Your code for reading molecules looks fine to me. Could you please check how many items your pocket_list
and each list within pocket_list
contain before you pass them to evaluate()
?
print(len(pocket_list))
print([len(x) for x in pocket_list])
The output is:
100
[120, 120, 120, 120, 120, 120, 120, 120, 120, 120, 120, 120, 120, 120, 120, 120, 120, 120, 120, 120, 120, 120, 120, 120, 120, 120, 120, 120, 120, 120, 120, 120, 120, 120, 120, 120, 120, 120, 120, 120, 120, 120, 120, 120, 120, 120, 120, 120, 120, 120, 120, 120, 120, 120, 120, 120, 120, 120, 120, 120, 120, 120, 120, 120, 120, 120, 120, 120, 120, 120, 120, 120, 120, 120, 120, 120, 120, 120, 120, 120, 120, 120, 120, 120, 120, 120, 120, 120, 120, 120, 120, 120, 120, 120, 120, 120, 120, 120, 120, 120]
If there is no problem, it may be due to the value of 'cutoff'.
It's hard to tell. The cutoff value could cause your molecules to be less realistic but I'm still surprised by the 0.0
diversity value. Have you visually inspected some of the generated molecules? Do they look more or less like molecules (several atoms connected by bonds) or is there some obvious failure mode (e.g. it always outputs disconnected point clouds)?

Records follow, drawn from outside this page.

### flow/run.sh
#!/bin/bash
# OpenROAD 26Q1-2900-gdf79404cd8, Yosys 0.63+post, stock flow scripts
make -C /OpenROAD-flow-scripts/flow DESIGN_CONFIG=/design/flow/config.mk WORK_HOME=/design/flow/orfs finish
### flow/config.mk
export PLATFORM = sky130hd
export DESIGN_NAME = sub_32_bit
export DESIGN_NICKNAME = sub_32_bit
export VERILOG_FILES = /design/flow/design.v
export SDC_FILE = /design/flow/constraint.sdc
export NUM_CORES = 4
export LEC_CHECK = 1
export CORE_AREA = 10 10 94 94
export DIE_AREA = 0 0 104 104
### flow/design.v
module full_adder (
	output wire sum, cout,
    input wire a, b, cin
);
    assign sum = a ^ b ^ cin;
    assign cout = (a & b) | (b & cin) | (cin & a);
endmodule
module not_32_bit(
	output reg [31:0] Rz,
	input wire [31:0] Ra
);
always@(*)
begin
	Rz = ~Ra;
end
endmodule
module rc_adder (
	output wire [31:0] Sout,
	output wire Cout,
	input wire [31:0] Ra,
	input wire [31:0] Rb, 
	input wire Cin
);
	wire [32:0] c; 
	assign c[0] = Cin; 
	genvar i;
	generate
		for (i = 0; i < 32; i = i + 1) 
		begin : adder_loop
			full_adder fa (
				Sout[i],
				c[i+1], 
				Ra[i],
				Rb[i],
				c[i]     
			);
		end
	endgenerate
	assign Cout = c[32];
endmodule
module sub_32_bit (
	output wire [31:0] Sout, 
	output wire Cout,
	input wire [31:0] Ra, Rb
);
	wire [31:0] flipped;
	not_32_bit flip(flipped, Rb);
	rc_adder subtract (
		Sout, Cout, 
		Ra, flipped, 1'b1
	);
endmodule
### flow/constraint.sdc
current_design sub_32_bit

set clk_period 16.6
set clk_io_pct 0.2

create_clock -name clk0 -period $clk_period

set non_clock_inputs [all_inputs -no_clocks]
set_input_delay [expr $clk_period * $clk_io_pct] -clock clk0 $non_clock_inputs
set_output_delay [expr $clk_period * $clk_io_pct] -clock clk0 [all_outputs]
==> results.ini <==
[status]
status = complete, but fails checks
violations = setup timing

[sta]
slew_viol_final = 0
fin_crit_sh_pct = 108
layout_min_cycle_time_ps = 17880
setup_ws_ps = -1280
max_slew_margin_pct = 92.1
rsz0062_at_grt = true
hold_violations = 0
worst_pin_slew_ps = 118
final-setup-viol-count = 5
clock.fmax_mhz = 55.9

[floorplanning]
die_y_um = 104
fp_util_pct = 16.3
rows = 30
ios = 97
core-area_um2 = 6830
dieArea_um2 = 10800
die_w_um = 104

[critical_path]
cp_data_required_time_ps = 13280
crit_type = in -> out
crit_arrival_ps = 14560
end_kind = output pin
slowest_stage = fa_2
crit_fanout = 1
start_kind = input pin
slowest_delay_ps = 410
cp_common_cell = fa_2

[drt]
post_drt_wl_per_cell_um = 11.3
vias = 889
vias_per_cell = 3.08
insertedDiodeCount = 0
drc = 0
antenna_left = 0
dr.pass1.iters = 3
wirelength_mm = 3.25
drt_iter0_drc = 7

[global_route]
antenna_found_initial = 0
grt_pass1_wl_mm = 5.27
grt_use_total_pct = 6.00
grt.overflow.total = 0
grt_pass1_vias = 1029
grt_max_degree = 2

[power]
power_density_nw_per_um2 = 34.1
leakage_uw = 0.000941
ir_drop_uv = 10.6

[worst_hold_path]
worstHoldStart = Rb[0]
hp-class = in -> out
hold_path_end = Sout[0]
whs_path_depth = 4

[cells_and_area]
drive_above_1_share_pct = 23.8
ff_count = 0
post-route-util_pct = 29.8
seq_area_um2 = 0
area_delta_synth_final_pct = 82.7
finalInstanceArea_um2 = 2030
nClkBuffers = 0

[logic_synthesis]
mux_area_share_pct = 0
xor_share_pct = 0
yosys-top-cells-count = inv_1 (64), buf_4 (32), fa_1 (31), ha_1 (1)
top_area_share_pct = 55.7
yosys_cells = 128
yosys_area_um2 = 1110
ys.warnings.count = 1
ys_top_logic_family = adder cells
largest_area_cell = fa_1
synth-compound-area-share_pct = 0
synthesis.area_um2 = 1110
fa_ha_area_share_pct = 56.9
simple_gate_share_pct = 0
yosysMostFrequentCell = inv_1
avgSynthCellArea_um2 = 8.70
ys_types = 4
synthCells = 128
ys_seq_share_pct = 0
yosys-top-cells-area = fa_1 (56%), buf_4 (22%), inv_1 (22%)

[clocking]
holdBufCountCts = 0
post_cts_buffers = 0

[placed_design]
io_buffers = 97
gp_congestion = 0.752
post_dp_cell_area_um2 = 2060
dp_hpwl_mm = 3.21
place_ws_ps = -2160

[job]
maxCapViolations = 0
warnings = 35

## worst max-delay path: cells and delay by family
family                   cells  cell delay (ps)
buffers and inverters        4              300
adder cells (fa/ha/maj)     32            10930
## cells in the final DEF (no fill, tap or decap), drive strengths merged
master | netlist | final
buf | 32 | 8
clkbuf | 0 | 1
clkdlybuf4s15 | 0 | 1
clkdlybuf4s50 | 0 | 86
dlymetal6s2s | 0 | 1
fa | 31 | 31
ha | 1 | 1
inv | 64 | 64
## layout make-up
type / instances / area [um2]
fill: 718 / 4800
timing repair buffer: 97 / 938
multi-input combinational: 32 / 723
inverter: 64 / 253
tap: 96 / 120
## worst max path at each step
| stage | start | to | slack (ps) |
|---|---|---|---|
| 4_1_cts | Ra[0] | Sout[31] | -1340 |
| 5_1_grt | Ra[0] | Sout[31] | -1530 |
| 6_report | Ra[0] | Sout[31] | -1280 |
## metrics by stage
| step | instances | total power (uW) | hold slack [ps] | TNS (ps) |
|---|---|---|---|---|
| 2_1_floorplan | 128 | 39.8 | 6750 | -2490 |
| 3_3_place_gp | 289 | 74.3 | 7700 | -10130 |
| 3_5_place_dp | 289 | 74.5 | 7710 | -10390 |
| 4_1_cts | 289 | 72.1 | 7290 | -4560 |
| 5_1_grt | 289 | 79.8 | 7310 | -5690 |
| 6_report | 289 | 69.3 | 7290 | -4250 |
## logic make-up after synthesis
kind of cell	count (synthesis)
buffers and inverters	96
adder cells (fa/ha/maj)	32
## repair_timing
action | in CTS | in global routing
setup endpoints to repair | 8 | 7
endpoints found under the hold margin | 0 | 0
gates resized | 37 | 4
## where the power goes
group          total (uW)  switching [uW]  internal (uW)
combinational        69.3            21.1           48.2
sequential              0               0              0
clock                   0               0              0
total                69.3            21.1           48.2
## layer usage
layer	vias up	share of wire (%)	track usage (%)
met5	-	0	0
met4	0	0	0
met3	0	15	3.32
met2	85	34	8.06
met1	385	51	8.76
li1	419	-	-
Power and IR drop assume default switching activity.
`timescale 1ns / 10ps
module AL4S3B_FPGA_ONION_BREATHECTRL ( 
    WBs_ADR_i,
    WBs_CYC_i,
    WBs_BYTE_STB_i,
    WBs_WE_i,
    WBs_STB_i,
    WBs_DAT_i,
    WBs_CLK_i,
    WBs_RST_i,
    WBs_DAT_o,
    WBs_ACK_o,
    BREATHE_clk,
    BREATHE_o
);
parameter   DEFAULT_REG_VALUE                       = 32'hDEF_FAB_AC;    
parameter   BREATHE_PWM_RESOLUTION_BITS             = 8;                 
parameter   DEFAULT_BREATHE_CLK_CYCLES_PER_STEP     = 24'hAAAA;          
localparam  ADDRWIDTH                   =  10;
localparam  REG_ADDR_BREATHE_0_CONFIG   =  10'h000        ;
localparam  REG_ADDR_BREATHE_1_CONFIG   =  10'h004        ;
localparam  REG_ADDR_BREATHE_2_CONFIG   =  10'h008        ;
input       wire    [16:0]      WBs_ADR_i           ;   
input       wire                WBs_CYC_i           ;   
input       wire    [3:0]       WBs_BYTE_STB_i      ;   
input       wire                WBs_WE_i            ;   
input       wire                WBs_STB_i           ;   
input       wire    [31:0]      WBs_DAT_i           ;   
input       wire                WBs_CLK_i           ;   
input       wire                WBs_RST_i           ;   
output      wire    [31:0]      WBs_DAT_o           ;   
output      wire                WBs_ACK_o           ;   
input       wire                BREATHE_clk         ;
output      wire    [31:0]      BREATHE_o           ;
reg     [31:0]  BREATHE_0_CONFIG            ;
reg     [31:0]  BREATHE_1_CONFIG            ;
reg     [31:0]  BREATHE_2_CONFIG            ;
wire            REG_WE_BREATHE_0_CONFIG     ;
wire            REG_WE_BREATHE_1_CONFIG     ;
wire            REG_WE_BREATHE_2_CONFIG     ;
wire            WBs_ACK_o_nxt               ;
assign REG_WE_BREATHE_0_CONFIG = ( WBs_ADR_i[ADDRWIDTH-1:2] == REG_ADDR_BREATHE_0_CONFIG[ADDRWIDTH-1:2] ) && 
                                                            WBs_CYC_i && 
                                                            WBs_STB_i && 
                                                            WBs_WE_i && 
                                                            (~WBs_ACK_o);
assign REG_WE_BREATHE_1_CONFIG = ( WBs_ADR_i[ADDRWIDTH-1:2] == REG_ADDR_BREATHE_1_CONFIG[ADDRWIDTH-1:2] ) && 
                                                            WBs_CYC_i && 
                                                            WBs_STB_i && 
                                                            WBs_WE_i && 
                                                            (~WBs_ACK_o);
assign REG_WE_BREATHE_2_CONFIG = ( WBs_ADR_i[ADDRWIDTH-1:2] == REG_ADDR_BREATHE_2_CONFIG[ADDRWIDTH-1:2] ) && 
                                                            WBs_CYC_i && 
                                                            WBs_STB_i && 
                                                            WBs_WE_i && 
                                                            (~WBs_ACK_o);
assign WBs_ACK_o_nxt  =  (WBs_CYC_i) && 
                         (WBs_STB_i) && 
                         (~WBs_ACK_o);
always @( posedge WBs_CLK_i or posedge WBs_RST_i)
begin
    if (WBs_RST_i)
    begin
        BREATHE_0_CONFIG                    <= 32'hAAAA    ;
        BREATHE_1_CONFIG                    <= 32'hAAAA    ;
        BREATHE_2_CONFIG                    <= 32'hAAAA    ;
    end  
    else
    begin
        if (REG_WE_BREATHE_0_CONFIG)
        begin
            if (WBs_BYTE_STB_i[0])
                BREATHE_0_CONFIG[7:0]       <= WBs_DAT_i[7:0]   ;
            if (WBs_BYTE_STB_i[1])
                BREATHE_0_CONFIG[15:8]      <= WBs_DAT_i[15:8]  ;
            if (WBs_BYTE_STB_i[2])
                BREATHE_0_CONFIG[23:16]     <= WBs_DAT_i[23:16] ;
            if (WBs_BYTE_STB_i[3])
                BREATHE_0_CONFIG[31:24]     <= WBs_DAT_i[31:24] ;
        end
        if (REG_WE_BREATHE_1_CONFIG)
        begin
            if (WBs_BYTE_STB_i[0])
                BREATHE_1_CONFIG[7:0]       <= WBs_DAT_i[7:0]   ;
            if (WBs_BYTE_STB_i[1])
                BREATHE_1_CONFIG[15:8]      <= WBs_DAT_i[15:8]  ;
            if (WBs_BYTE_STB_i[2])
                BREATHE_1_CONFIG[23:16]     <= WBs_DAT_i[23:16] ;
            if (WBs_BYTE_STB_i[3])
                BREATHE_1_CONFIG[31:24]     <= WBs_DAT_i[31:24] ;
        end
        if (REG_WE_BREATHE_2_CONFIG)
        begin
            if (WBs_BYTE_STB_i[0])
                BREATHE_2_CONFIG[7:0]       <= WBs_DAT_i[7:0]   ;
            if (WBs_BYTE_STB_i[1])
                BREATHE_2_CONFIG[15:8]      <= WBs_DAT_i[15:8]  ;
            if (WBs_BYTE_STB_i[2])
                BREATHE_2_CONFIG[23:16]     <= WBs_DAT_i[23:16] ;
            if (WBs_BYTE_STB_i[3])
                BREATHE_2_CONFIG[31:24]     <= WBs_DAT_i[31:24] ;
        end
    WBs_ACK_o                               <=  WBs_ACK_o_nxt  ;
    end  
end
always @(*)
begin
    case(WBs_ADR_i[ADDRWIDTH-1:2])
        REG_ADDR_BREATHE_0_CONFIG    [ADDRWIDTH-1:2]    : WBs_DAT_o <= BREATHE_0_CONFIG     ;
        REG_ADDR_BREATHE_1_CONFIG    [ADDRWIDTH-1:2]    : WBs_DAT_o <= BREATHE_1_CONFIG     ;
        REG_ADDR_BREATHE_2_CONFIG    [ADDRWIDTH-1:2]    : WBs_DAT_o <= BREATHE_2_CONFIG     ;
        default                                         : WBs_DAT_o <= DEFAULT_REG_VALUE    ;
    endcase
end
ONION_BREATHE 
    r_ONION_BREATHE
    (
    .period             ( BREATHE_0_CONFIG[23:0]                    ),
    .clk                ( BREATHE_clk                               ),
    .reset              ( BREATHE_0_CONFIG[31]                      ),
    .BREATHE_o          ( BREATHE_o[22]                             ),
    );
ONION_BREATHE 
    g_ONION_BREATHE
    (
    .period             ( BREATHE_1_CONFIG[23:0]                    ),
    .clk                ( BREATHE_clk                               ),
    .reset              ( BREATHE_1_CONFIG[31]                      ),
    .BREATHE_o          ( BREATHE_o[21]                             ),
    );
ONION_BREATHE 
    b_ONION_BREATHE
    (
    .period             ( BREATHE_2_CONFIG[23:0]                    ),
    .clk                ( BREATHE_clk                               ),
    .reset              ( BREATHE_2_CONFIG[31]                      ),
    .BREATHE_o          ( BREATHE_o[18]                             ),
    );
endmodule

I didn't carefully analyze the reason, just replaced the original method of calculating diversity with the code in the original annotation section, and obtained a non zero value. https://github.com/arneschneuing/DiffSBDD/blob/main/analysis/metrics.py#L196 I checked the sdf file and found that the generated molecules have no edges. AndI retrained the model and obtained effective results evaluating with original code.
By the way, in the text, regarding ca_only model doesn't have a cutoff set, but it's too big for me , I set a limit on the cutoff and achieved effective results. Does this value only affect the number of edges when generating the graph?
Yes, it determines which atoms (nodes) are connected in the graph that the neural network processes.
Hello, thank you for your previous question. Unfortunately, I was not able to fully replicate the process, but I used the same calculation method to evaluate the ligands generated by the model. I have two more questions now. 1. The generated ligand files have "row" and "processed" versions, as well as another folder containing paths and scores. I am not sure what they specifically mean. Could you provide some explanation? 2. The generated ligands do not have the bond relationships between atoms, so they are actually discrete points. How do you think about this issue?